Alors, elle les a devancés en arrivant la première chez la vieille dame. Là, elle lui a recommandé de n’ouvrir à personne car des gens peu recommandables étaient en train de traîner dans les parages. Ensuite, elle raconte qu’elles se sont assises dans la cuisine, que Béatrice a fait du café, qu’elles ont discuté de tout et de rien avant de finalement orienter le sujet sur l’organisation de la prochaine fête d’anniversaire de Jean. Après cela, elle est repartie terminer le travail interrompu au club.
Le témoignage d’Aline Arth est pris très au sérieux par les gendarmes, d’autant plus qu’elle livre force détails sur les deux suspects. Elle relate les faits avec une exactitude déconcertante, fait une description très pointue, très précise, où rien n’est laissé au hasard sur leur véhicule, sur la couleur et la matière de leurs vêtements, sur leur aspect physique. Elle va jusqu’à fournir le numéro d’immatriculation de la caravane que l’homme conduisait.
Forts de ce témoignage, les enquêteurs croient détenir un début de piste. Leurs investigations commencent auprès des familles des gens du voyage autour de la commune de Durrenbach et de ses environs.
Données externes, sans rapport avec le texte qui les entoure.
==> job 6942 <==
==> flow/design.v <==
module seven_seg(en,in,seg);
input [3:0] in;
input en;
output [7:0] seg;
reg [7:0] seg;
always@(en or in)
begin
 if (!en) seg=8'b11111111;
 else case(in)
 4'd0: seg=8'b11000000;
 4'd1: seg=8'b11111001;
 4'd2: seg=8'b10100100;
 4'd3: seg=8'b10110000;
 4'd4: seg=8'b10011001;
 4'd5: seg=8'b10010010;
 4'd6: seg=8'b10000010;
 4'd7: seg=8'b11011000;
 4'd8: seg=8'b10000000;
 4'd9: seg=8'b10010000;
 default: seg=8'b11111111;
 endcase
 end
 endmodule 
module seven_seg_dot (en,in,seg);
input [3:0] in;
input en;
output [7:0] seg;
reg [7:0] seg;
always@(en or in)
begin
 if (!en) seg=8'b11111111;
 else case(in)
 4'd0: seg=8'b01000000;
 4'd1: seg=8'b01111001;
 4'd2: seg=8'b00100100;
 4'd3: seg=8'b00110000;
 4'd4: seg=8'b00011001;
 4'd5: seg=8'b00010010;
 4'd6: seg=8'b00000010;
 4'd7: seg=8'b01011000;
 4'd8: seg=8'b00000000;
 4'd9: seg=8'b00010000;
 default: seg=8'b11111111;
 endcase
 end
 endmodule 
module bcd_8421 (clk, rst, data, unit, ten, hun, thou, ten_thou, hun_thou);
input clk, rst;
input [19:0] data;
output [3:0] unit, ten, hun, thou, ten_thou, hun_thou;
reg [5:0]  cnt_shift;
reg [43:0] data_shift;  
reg        shift_sig;
reg [3:0]  unit, ten, hun, thou, ten_thou, hun_thou;
always@(posedge clk or posedge rst)
if (rst)
cnt_shift <= 5'd0;
else if (cnt_shift == 5'd21 && shift_sig == 1'b0)
cnt_shift <= 5'd0;
else if (shift_sig == 1'b0)
cnt_shift <= cnt_shift +1'b1;
else 
cnt_shift <= cnt_shift;
always@(posedge clk or posedge rst)
if (rst)
data_shift <= 44'b0;
else if (cnt_shift == 5'd0 && shift_sig == 1'b0)
data_shift <= {24'd0, data};
else if ((cnt_shift <= 5'd20) && (shift_sig == 1'b1))
begin
data_shift[23:20] <= (data_shift[23:20] > 4'b0100)?(data_shift[23:20] + 4'b0011):(data_shift[23:20]);
data_shift[27:24] <= (data_shift[27:24] > 4'b0100)?(data_shift[27:24] + 4'b0011):(data_shift[27:24]);
data_shift[31:28] <= (data_shift[31:28] > 4'b0100)?(data_shift[31:28] + 4'b0011):(data_shift[31:28]);
data_shift[35:32] <= (data_shift[35:32] > 4'b0100)?(data_shift[35:32] + 4'b0011):(data_shift[35:32]);
data_shift[39:36] <= (data_shift[39:36] > 4'b0100)?(data_shift[39:36] + 4'b0011):(data_shift[39:36]);
data_shift[43:40] <= (data_shift[43:40] > 4'b0100)?(data_shift[43:40] + 4'b0011):(data_shift[43:40]);
end
else if ((cnt_shift <= 5'd20) && (shift_sig == 1'b0))
data_shift <= data_shift << 1;
else 
data_shift <= data_shift;
always@(posedge clk or posedge rst)
if(rst == 1'b1)
shift_sig <= 1'b1;
else 
shift_sig <= ~shift_sig;
always@(posedge clk or posedge rst)
if(rst)
begin
unit <= 4'd0;
ten  <= 4'd0;
hun  <= 4'd0;
thou <= 4'd0;
ten_thou <= 4'd0;
hun_thou <= 4'd0;
end
else if (cnt_shift == 5'd21)
begin
 unit  <= data_shift[23:20];
 ten   <= data_shift[27:24];
 hun   <= data_shift[31:28];
 thou  <= data_shift[35:32];
 ten_thou <= data_shift[39:36];
 hun_thou <= data_shift[43:40];
 end
 endmodule
module adc_3008(clk, rst, cs, mosi, sck, miso, start, seg0, seg1, seg2, seg3, seg4, seg5); 
input clk, rst;
input miso;
input start;
output reg cs;
output reg mosi, sck;
output [7:0] seg0, seg1, seg2, seg3, seg4, seg5;
reg [2:0] state;     
reg [7:0] cnt_clk;   
reg [4:0] cnt_sck;   
reg [3:0] cnt_bit;   
reg [2:0] cnt_byte; 
reg rd_sig;          
reg [10:0] data_reg; 
reg [9:0] data_out;  
reg send_data_sig;   
reg [31:0] cnt;      
reg start_sig;       
wire [3:0] unit;
wire [3:0] ten; 
wire [3:0] hun; 
wire [3:0] thou; 
wire [3:0] ten_thou;
wire [3:0] hun_thou;
wire [19:0] data_bcd;
wire [19:0] data_bcd_vol;
assign data_bcd = {10'b0, data_out};
assign data_bcd_vol = (data_bcd*20'd479)/20'd1023;
parameter [2:0] INTIAL = 3'd0,
                WAIT_START = 3'd1,
                WRITE = 3'd2,
		READ = 3'd3,
		WAIT_END = 3'd4,
		END = 3'd5;
parameter WR_IN = 11'b000001_10010;
parameter cnt_clk_max = 8'd219;
parameter cnt_max = 32'd1_999;
always@(posedge clk or posedge rst)
if (rst)
cnt <= 32'd0;
else if (cnt == cnt_max)
cnt <= 32'd0;
else if (start == 1'b1)
cnt <= cnt + 1'b1;
always@(posedge clk or posedge rst)
if (rst)
start_sig <= 1'b0;
else if (start == 1'b1 && cnt == cnt_max)  
start_sig <= 1'b1;
else 
start_sig <= 1'b0;
always@(posedge clk or posedge rst)
if (rst)
state <= INTIAL;
else 
case(state)
INTIAL: if (start_sig == 1'b1)
        state <= WAIT_START;
		  else 
		  state <= INTIAL;
WAIT_START: if (cnt_byte == 3'd0 && cnt_clk == cnt_clk_max)
            state <= WRITE;
            else 
            state <= WAIT_START;			
WRITE: if (cnt_byte == 3'd1 && cnt_clk == cnt_clk_max)
       state <= READ;
	   else 
	   state <= WRITE;
READ: if (cnt_byte == 3'd2 && cnt_clk == cnt_clk_max)
      state <= WAIT_END;
      else 
      state <= READ;	  
WAIT_END: if (cnt_byte == 3'd3 && cnt_clk == cnt_clk_max)
          state <= END;
		    else 
		    state <= WAIT_END;
END: if (cnt_byte == 3'd4 && cnt_clk == cnt_clk_max)
     state <= INTIAL;
     else 
     state <= END;
default: state <= INTIAL;
endcase
always@(posedge clk or posedge rst)
if (rst)
cnt_clk <= 8'd0;
else if (state == INTIAL)
cnt_clk <= 8'd0;
else if (cnt_clk == cnt_clk_max) 
cnt_clk <= 8'd0;
else if (state != INTIAL)
cnt_clk <= cnt_clk + 1'b1;
always@(posedge clk or posedge rst)
if (rst)
cnt_byte <= 3'd0;
else if (cnt_byte == 3'd4 && cnt_clk == cnt_clk_max)
cnt_byte <= 3'd0;
else if (cnt_clk == cnt_clk_max)
cnt_byte <= cnt_byte + 1'b1;
always@(posedge clk or posedge rst)
if (rst)
cnt_sck <= 5'd0;
else if (state == WRITE && cnt_byte == 3'd1 && cnt_sck == 5'd19)
cnt_sck <= 5'd0;
else if (state ==READ && cnt_byte == 3'd2 && cnt_sck == 5'd19)
cnt_sck <= 5'd0;
else if (state == WRITE && cnt_byte == 3'd1)
cnt_sck <= cnt_sck + 1'b1;
else if (state ==READ && cnt_byte == 3'd2)
cnt_sck <= cnt_sck + 1'b1;
else 
cnt_sck <= 1'b0;
always@(posedge clk or posedge rst)
if (rst)
sck <= 1'b0;
else if (cnt_sck == 5'd0 && cnt_byte == 3'd3)
sck <= 1'b0;
else if (cnt_sck == 5'd0 && cnt_byte == 3'd1 && cnt_bit >= 4'd5)
sck <= 1'b0;
else if (cnt_sck == 5'd10 && cnt_byte == 3'd1 && cnt_bit >= 4'd5)
sck <= 1'b1;
else if (cnt_sck == 5'd0 && cnt_byte == 3'd2)
sck <= 1'b0;
else if (cnt_sck == 5'd10 && cnt_byte == 3'd2)
sck <= 1'b1;
else 
sck <= sck;
always@(posedge clk or posedge rst)
if (rst)
cnt_bit <= 4'd0;
else if (cnt_bit == 4'd10 && cnt_sck == 5'd10)
cnt_bit <= 4'd0;
else if (cnt_sck == 5'd10)
cnt_bit <= cnt_bit + 1'b1;
always@(posedge clk or posedge rst)
if (rst)
cs <= 1'b1;
else if (start_sig == 1'b1)
cs <= 1'b0;
else if (cnt_byte == 3'd3 && cnt_clk == cnt_clk_max && state == WAIT_END)
cs <= 1'b1;
always@(posedge clk or posedge rst)
if (rst)
mosi <= 1'b0;
else if (state == WRITE && cnt_byte == 4'd1 && cnt_sck == 5'd0)
mosi <= WR_IN[10-cnt_bit];
else if (state != WRITE)
mosi <= 1'b0;
always@(posedge clk or posedge rst)
if (rst)
rd_sig <= 1'b0;
else if (state == READ && cnt_byte == 4'd2 && cnt_sck == 5'd9)
rd_sig <= 1'b1;
else 
rd_sig <= 1'b0;
always@(posedge clk or posedge rst)
if (rst)
data_reg <= 11'd0;
else if (rd_sig == 1'b1)
data_reg <= {data_reg[9:0], miso};
always@(posedge clk or posedge rst)
if (rst)
send_data_sig <= 1'b0;
else if (cnt_byte == 4'd2 && cnt_clk == cnt_clk_max)
send_data_sig <= 1'b1;
else 
send_data_sig <= 1'b0;
always@(posedge clk or posedge rst)
if (rst)
data_out <= 10'd0;
else if (send_data_sig == 1'b1)
data_out <= data_reg[9:0];
else 
data_out <= data_out;
bcd_8421 bcd_8421_inst(
.clk(clk), 
.rst(rst), 
.data(data_bcd_vol), 
.unit(unit), 
.ten(ten), 
.hun(hun), 
.thou(thou), 
.ten_thou(ten_thou), 
.hun_thou(hun_thou)
);
seven_seg s0(
.en(1'b1),
.in(unit), 
.seg(seg0));
seven_seg s1(
.en(1'b1),
.in(ten), 
.seg(seg1));
seven_seg_dot s2(
.en(1'b1),
.in(hun), 
.seg(seg2));
seven_seg s3(
.en(1'b1),
.in(thou), 
.seg(seg3));
seven_seg s4(
.en(1'b1),
.in(ten_thou), 
.seg(seg4));
seven_seg s5(
.en(1'b1),
.in(hun_thou), 
.seg(seg5));
endmodule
Mais ils ne trouvent personne ressemblant à la description donnée par Aline.
Du côté des villageois, autre point d’interrogation, le jour de la mort de Béatrice Bowe, personne n’a vu passer la fameuse caravane blanche avec des gens à son bord.
Un doute commence à s’immiscer dans l’esprit des enquêteurs : pourquoi ce couple de gitans aurait-il cherché à faire autant de mal à Béatrice Bowe ? Pourquoi une telle cruauté, un tel acharnement, les trente-six coups de couteau au niveau de la poitrine, la maison partie en fumée, le cuir chevelu arraché ? Pourquoi ?
Pour en avoir le cœur net, ils décident de faire un détour jusqu’à la maison de la victime, histoire de constater si des objets ont disparu.
La maison ne semble pas avoir été cambriolée. Les enquêteurs vont même jusqu’à retrouver des bijoux, de l’argent en liquide (à peu près 800 euros) cachés dans l’une des armoires. Du reste, tous les biens matériels sont là et n’ont pas bougés. À part les dégâts causés par le feu, tout semble dans l’ordre, rien n’a été ouvert ni n’a bougé de sa place.
Pour les gendarmes, le meurtre de Madame Bowe ne ressemble pas à un crime de rôdeur classique venu par hasard pour voler des biens. Un cambrioleur même amateur n’irait pas jusqu’à larder une femme âgée de trente-six coups de couteau pour lui soutirer quelques centaines d’euros et une poignée de bijoux. Cela semble incohérent et insensé.
Visiblement, le scénario donné par Aline Arth ne semble pas correspondre et n’est finalement pas crédible. Il va falloir la réinterroger….
— Ça vous fera soixante euros s’il vous plaît. Voilà, merci. Bonne journée !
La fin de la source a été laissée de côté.